Collected data
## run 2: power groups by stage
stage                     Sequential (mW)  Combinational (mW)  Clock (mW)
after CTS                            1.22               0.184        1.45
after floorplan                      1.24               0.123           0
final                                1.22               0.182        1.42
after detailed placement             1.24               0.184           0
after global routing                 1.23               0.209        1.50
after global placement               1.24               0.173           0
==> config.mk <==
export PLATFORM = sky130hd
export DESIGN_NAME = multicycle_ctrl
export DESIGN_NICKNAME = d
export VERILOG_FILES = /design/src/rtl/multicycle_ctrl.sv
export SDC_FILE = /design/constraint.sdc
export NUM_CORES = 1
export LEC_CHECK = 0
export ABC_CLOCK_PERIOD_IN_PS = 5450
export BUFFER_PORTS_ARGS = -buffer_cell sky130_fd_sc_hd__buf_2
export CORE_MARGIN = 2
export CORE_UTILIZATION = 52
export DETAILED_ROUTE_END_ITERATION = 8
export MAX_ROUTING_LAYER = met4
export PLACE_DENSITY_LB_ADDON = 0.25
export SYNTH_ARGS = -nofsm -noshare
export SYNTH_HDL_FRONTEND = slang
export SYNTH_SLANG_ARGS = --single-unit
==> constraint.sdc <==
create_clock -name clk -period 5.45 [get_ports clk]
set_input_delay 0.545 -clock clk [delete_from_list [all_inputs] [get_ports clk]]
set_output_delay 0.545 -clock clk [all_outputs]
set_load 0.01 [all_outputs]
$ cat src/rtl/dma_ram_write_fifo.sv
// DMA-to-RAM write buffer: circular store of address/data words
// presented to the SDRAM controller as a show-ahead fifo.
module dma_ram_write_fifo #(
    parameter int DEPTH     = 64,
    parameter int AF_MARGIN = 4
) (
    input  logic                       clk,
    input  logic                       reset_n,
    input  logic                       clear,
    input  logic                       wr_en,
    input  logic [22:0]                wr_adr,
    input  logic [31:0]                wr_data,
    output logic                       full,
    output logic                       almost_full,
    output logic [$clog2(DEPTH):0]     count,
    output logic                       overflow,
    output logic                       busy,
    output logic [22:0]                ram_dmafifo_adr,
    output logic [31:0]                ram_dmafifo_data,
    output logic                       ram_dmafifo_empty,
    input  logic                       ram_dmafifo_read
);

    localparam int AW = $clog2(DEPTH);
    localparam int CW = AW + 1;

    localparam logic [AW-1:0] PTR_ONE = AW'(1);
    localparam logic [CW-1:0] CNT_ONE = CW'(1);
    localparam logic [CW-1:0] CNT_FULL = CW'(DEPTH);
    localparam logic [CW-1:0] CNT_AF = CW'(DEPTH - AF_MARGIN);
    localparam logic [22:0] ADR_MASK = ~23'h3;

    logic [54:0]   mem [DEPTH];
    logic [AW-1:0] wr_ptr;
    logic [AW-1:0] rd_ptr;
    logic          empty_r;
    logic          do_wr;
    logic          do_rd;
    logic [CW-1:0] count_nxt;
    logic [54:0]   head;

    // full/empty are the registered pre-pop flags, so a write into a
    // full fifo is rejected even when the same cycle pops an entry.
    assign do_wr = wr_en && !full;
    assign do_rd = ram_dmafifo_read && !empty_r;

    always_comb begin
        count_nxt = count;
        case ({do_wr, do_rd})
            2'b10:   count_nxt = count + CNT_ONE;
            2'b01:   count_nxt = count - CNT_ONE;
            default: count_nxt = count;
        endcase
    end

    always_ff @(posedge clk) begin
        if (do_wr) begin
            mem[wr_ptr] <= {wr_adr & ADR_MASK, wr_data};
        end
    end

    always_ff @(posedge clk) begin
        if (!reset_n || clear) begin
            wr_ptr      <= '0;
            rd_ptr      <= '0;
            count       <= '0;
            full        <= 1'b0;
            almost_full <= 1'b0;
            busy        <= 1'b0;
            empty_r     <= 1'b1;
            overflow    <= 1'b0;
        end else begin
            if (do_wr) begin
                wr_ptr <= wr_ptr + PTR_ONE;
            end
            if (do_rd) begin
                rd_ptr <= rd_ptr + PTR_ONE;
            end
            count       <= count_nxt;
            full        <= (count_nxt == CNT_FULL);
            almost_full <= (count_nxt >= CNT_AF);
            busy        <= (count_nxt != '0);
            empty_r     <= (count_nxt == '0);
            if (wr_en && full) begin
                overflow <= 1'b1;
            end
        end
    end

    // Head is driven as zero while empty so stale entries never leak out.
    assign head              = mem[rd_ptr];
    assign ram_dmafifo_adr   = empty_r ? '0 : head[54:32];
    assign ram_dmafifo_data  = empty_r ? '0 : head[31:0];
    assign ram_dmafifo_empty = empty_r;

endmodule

- **EXERCISE OBJECTIVE**
All lines in the data above from the one with "(count_nxt != '0);" through the one with "never leak out." must be repeated exactly, and no others.

- **RESULT OF THIS EXERCISE**
            busy        <= (count_nxt != '0);
            empty_r     <= (count_nxt == '0);
            if (wr_en && full) begin
                overflow <= 1'b1;
            end
        end
    end

    // Head is driven as zero while empty so stale entries never leak out.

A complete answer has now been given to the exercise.